[Data listing]

What follows belongs to an exercise in optimizing a design on an open flow for small area; a production flow would make more cautious choices. At most, simulation tests tie the RTL to the original design; equivalence was not proved. Power and IR drop assume default switching activity.

// cic32
module cic32
    (
        input i_clk_high,
        input i_reset,
        input [7:0] i_signal,
        output reg o_clk_low,
        output [9:0] o_signal
    );
    reg [4:0] r_counter;
    reg [2:0] r_frames;             
    wire      w_last = (r_counter == 5'd31);
    always @(posedge i_clk_high or posedge i_reset)
        if (i_reset) begin
            r_counter <= 5'd0;
            o_clk_low <= 1'b0;
            r_frames  <= 3'd0;
        end else begin
            r_counter <= r_counter + 5'd1;
            o_clk_low <= w_last;
            if (w_last && r_frames != 3'd5)
                r_frames <= r_frames + 3'd1;
        end
    reg [25:0] r_int0;
    reg [20:0] r_int1;
    reg [15:0] r_int2;
    reg r_c0_8;    
    reg r_c0_13;    
    reg r_c0_18;    
    reg r_c0_23;    
    reg r_c1_3;    
    reg r_c1_8;    
    reg r_c1_13;    
    reg r_c1_18;    
    reg r_c2_3;    
  ...
clock: 2.6 ns
lec_check: 0
cap_margin: 20
core_margin: 2
core_utilization: 40
setup_slack_margin: 0.0
slew_margin: 20
standard.sh (not shown) runs the stock make flow with config.mk's settings and CLKGATE_MAP_FILE= SYNTH_SCRIPT=/design/flow/synth_recipe.tcl, a recipe that flattens the netlist after the stock synthesis.
==> flow/flow/run.sh <==
#!/bin/bash
# The standard layout with three changes:
#  - after the standard synthesis, full adders that Yosys mapped with all
#    inputs and outputs inverted are flipped (fa is self-dual) so the inverters
#    cancel (flow/fa_polarity.py; registers are not touched);
#  - CTS adds no dummy loads and clusters up to 18 sinks per leaf buffer;
#  - ports are buffered with buf_1 instead of delay cells.
set -euo pipefail
export CTS_ARGS="-sink_clustering_enable -repair_clock_nets -dont_use_dummy_load -sink_clustering_size 18 -sink_clustering_max_diameter 60 -buf_list {sky130_fd_sc_hd__clkbuf_8}"
export BUFFER_PORTS_ARGS="-buffer_cell sky130_fd_sc_hd__buf_1"
bash standard.sh synth > synth.log 2>&1
R=orfs/results/sky130hd/cic32/base
cp $R/1_2_yosys.v standard_synth.v
python3 flow/fa_polarity.py standard_synth.v $R/1_2_yosys.v > fa_polarity.log 2>&1
rm -f $R/1_synth.odb $R/1_synth.sdc
bash standard.sh > layout.log 2>&1
Other scripts of this flow, unchanged in this note and not shown: flow/flow/fa_polarity.py
Next try:
==> flow/flow/run.sh (replaced) <==
#!/bin/bash
# The standard layout with three changes:
#  - after the standard synthesis, full adders that Yosys mapped with all
#    inputs and outputs inverted are flipped (fa is self-dual) so the inverters
#    cancel (flow/fa_polarity.py; registers are not touched);
#  - CTS adds no dummy loads and clusters up to 16 sinks per leaf buffer;
#  - ports are buffered with buf_2 instead of delay cells.
set -euo pipefail
export CTS_ARGS="-sink_clustering_enable -repair_clock_nets -dont_use_dummy_load -sink_clustering_size 16 -sink_clustering_max_diameter 70 -buf_list {sky130_fd_sc_hd__clkbuf_8}"
export BUFFER_PORTS_ARGS="-buffer_cell sky130_fd_sc_hd__buf_2"
bash standard.sh synth > synth.log 2>&1
R=orfs/results/sky130hd/cic32/base
cp $R/1_2_yosys.v standard_synth.v
python3 flow/fa_polarity.py standard_synth.v $R/1_2_yosys.v > fa_polarity.log 2>&1
rm -f $R/1_synth.odb $R/1_synth.sdc
bash standard.sh > layout.log 2>&1
Worst hold slack hardly moves.
Setup slack gains 0.0057 ns.
Synthesized area stays the same.
Global-route usage barely changes.
Count of clock-buffer cells in the layout is higher by 1.
Sequential power hardly moves.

[/Data listing]

# [Task to carry out]
There is a run of lines above from the one with "module cic32" to the one with "reg r_c0_23;"; print exactly that run, both ends included, and nothing else.

# [Completed task]
module cic32
    (
        input i_clk_high,
        input i_reset,
        input [7:0] i_signal,
        output reg o_clk_low,
        output [9:0] o_signal
    );
    reg [4:0] r_counter;
    reg [2:0] r_frames;             
    wire      w_last = (r_counter == 5'd31);
    always @(posedge i_clk_high or posedge i_reset)
        if (i_reset) begin
            r_counter <= 5'd0;
            o_clk_low <= 1'b0;
            r_frames  <= 3'd0;
        end else begin
            r_counter <= r_counter + 5'd1;
            o_clk_low <= w_last;
            if (w_last && r_frames != 3'd5)
                r_frames <= r_frames + 3'd1;
        end
    reg [25:0] r_int0;
    reg [20:0] r_int1;
    reg [15:0] r_int2;
    reg r_c0_8;    
    reg r_c0_13;    
    reg r_c0_18;    
    reg r_c0_23;    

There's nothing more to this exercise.